Gaps in data: A major deficit in public health knowledge in Europe is how little we know about the wellbeing of children. Nor is enough known about the determinants of well being, at national or sub-national level. Research may also be failing to capture information on those at high risk, or outside of the school system i.e. truants and those involved in illegal underage employment (WHO/HSBC 2004). These groups may be living in extreme rural and urban poverty, and are therefore highly prone to medical conditions and behaviours which are exacerbated by socio-economic factors.


Cultural variation: Context can have as much relevance as individual behaviour when reporting on a particular health outcome. Food and alcohol consumption are examples. Food preferences will vary geographically, culturally, according to socioeconomic opportunity, and food availability. Distinct differences are seen between the Northern and Southern (Mediterranean) food cultures. Structural and social contexts such as school environment, family and peers can further reinforce or challenge these patterns. Educational opportunity can be a prime indicator: across all Member States it is the least educated who consume fewest fresh vegetables.

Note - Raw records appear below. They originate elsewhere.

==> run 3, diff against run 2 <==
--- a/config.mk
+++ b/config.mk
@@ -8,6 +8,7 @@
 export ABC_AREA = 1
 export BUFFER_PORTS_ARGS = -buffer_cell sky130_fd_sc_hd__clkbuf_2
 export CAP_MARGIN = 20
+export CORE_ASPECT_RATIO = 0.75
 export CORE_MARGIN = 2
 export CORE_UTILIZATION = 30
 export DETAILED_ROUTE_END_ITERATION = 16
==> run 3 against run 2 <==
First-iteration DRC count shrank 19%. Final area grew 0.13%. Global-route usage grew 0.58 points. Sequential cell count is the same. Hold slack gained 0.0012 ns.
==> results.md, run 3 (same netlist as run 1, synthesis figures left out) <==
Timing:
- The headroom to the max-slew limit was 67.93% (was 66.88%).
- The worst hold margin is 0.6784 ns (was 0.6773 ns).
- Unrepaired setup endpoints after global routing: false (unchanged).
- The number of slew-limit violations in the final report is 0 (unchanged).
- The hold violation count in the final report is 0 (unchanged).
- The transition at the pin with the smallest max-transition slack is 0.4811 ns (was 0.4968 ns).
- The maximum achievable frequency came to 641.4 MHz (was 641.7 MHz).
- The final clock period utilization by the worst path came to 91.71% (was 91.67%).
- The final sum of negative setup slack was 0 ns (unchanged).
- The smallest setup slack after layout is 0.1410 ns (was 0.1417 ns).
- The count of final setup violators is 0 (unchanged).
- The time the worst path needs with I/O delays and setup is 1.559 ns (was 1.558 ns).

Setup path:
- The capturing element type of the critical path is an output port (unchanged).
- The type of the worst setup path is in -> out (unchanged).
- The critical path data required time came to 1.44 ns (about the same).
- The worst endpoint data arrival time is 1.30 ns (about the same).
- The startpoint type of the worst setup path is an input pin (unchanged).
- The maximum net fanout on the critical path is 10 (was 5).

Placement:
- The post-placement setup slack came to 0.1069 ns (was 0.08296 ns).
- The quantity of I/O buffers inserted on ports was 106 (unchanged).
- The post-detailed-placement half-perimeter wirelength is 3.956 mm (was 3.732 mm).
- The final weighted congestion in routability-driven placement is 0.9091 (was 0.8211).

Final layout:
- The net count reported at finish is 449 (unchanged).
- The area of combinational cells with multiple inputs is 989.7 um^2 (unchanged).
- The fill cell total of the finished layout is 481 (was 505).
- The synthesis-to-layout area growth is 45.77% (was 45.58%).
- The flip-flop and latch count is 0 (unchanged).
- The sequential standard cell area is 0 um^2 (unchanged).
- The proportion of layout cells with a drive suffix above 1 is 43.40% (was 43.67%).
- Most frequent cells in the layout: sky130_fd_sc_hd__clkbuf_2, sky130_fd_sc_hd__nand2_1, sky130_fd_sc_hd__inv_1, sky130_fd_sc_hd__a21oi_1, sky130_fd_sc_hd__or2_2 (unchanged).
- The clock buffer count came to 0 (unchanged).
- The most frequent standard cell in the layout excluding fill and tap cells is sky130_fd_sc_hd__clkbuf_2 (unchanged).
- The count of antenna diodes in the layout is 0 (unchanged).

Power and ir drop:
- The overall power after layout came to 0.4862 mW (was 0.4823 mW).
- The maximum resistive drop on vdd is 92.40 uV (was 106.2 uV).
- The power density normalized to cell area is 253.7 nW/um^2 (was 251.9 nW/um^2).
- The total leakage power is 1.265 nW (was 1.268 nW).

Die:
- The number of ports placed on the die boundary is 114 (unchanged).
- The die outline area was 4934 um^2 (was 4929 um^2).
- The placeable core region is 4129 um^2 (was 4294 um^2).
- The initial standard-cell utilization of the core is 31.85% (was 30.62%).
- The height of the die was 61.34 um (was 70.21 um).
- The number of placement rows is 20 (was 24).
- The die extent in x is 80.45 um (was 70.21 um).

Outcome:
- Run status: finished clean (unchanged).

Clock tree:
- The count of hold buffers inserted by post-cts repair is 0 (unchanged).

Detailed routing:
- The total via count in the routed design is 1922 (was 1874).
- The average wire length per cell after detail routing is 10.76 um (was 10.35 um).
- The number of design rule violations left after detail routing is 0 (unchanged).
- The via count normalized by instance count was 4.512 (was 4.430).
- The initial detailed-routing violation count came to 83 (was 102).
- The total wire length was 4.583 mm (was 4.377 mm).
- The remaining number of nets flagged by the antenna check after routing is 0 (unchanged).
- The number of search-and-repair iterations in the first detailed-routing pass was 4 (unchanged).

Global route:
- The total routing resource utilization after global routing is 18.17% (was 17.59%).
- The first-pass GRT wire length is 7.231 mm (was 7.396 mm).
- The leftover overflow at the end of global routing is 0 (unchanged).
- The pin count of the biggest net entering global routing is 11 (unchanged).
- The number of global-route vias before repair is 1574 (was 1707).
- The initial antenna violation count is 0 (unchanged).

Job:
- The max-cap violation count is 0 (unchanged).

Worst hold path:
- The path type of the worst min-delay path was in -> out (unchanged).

Perspective: There is a place for qualitative data to supplement the quantitative. For example, when assessing a child’s experience, it is necessary to take their living arrangements into account and not solely the parentsmarital status, as is often the norm (Andersson, 2002). Caution must be used to ensure that sources do not merely reflect the status quo. For example, in some countries in Europe, where co-habitation is high, dissolution of consensual unions, (and thereby the effect on children of the union) is not measured in the same way as marital disruption (Heuveline and Timberlake 2000). Demographic information is too often based solely on marriage and divorce rates.


Children are not miniature adults, their needs and their service requirements are different, yet despite comprising about one quarter of the population of Europe they appear almost invisible in studies such as this, swamped by the interests of adults, and by the major diseases of adulthood.


The European Commission has sponsored important work on standardising questions in Health Interview Health Examination Surveys, as well as the work through EUROSTAT in standardising and harmonising statistical definitions. However, almost the whole of this work is still focused on the adult section of the population – the main exception being infant mortality. There would appear to be a serious lack of child-orientation in European public health and statistical work.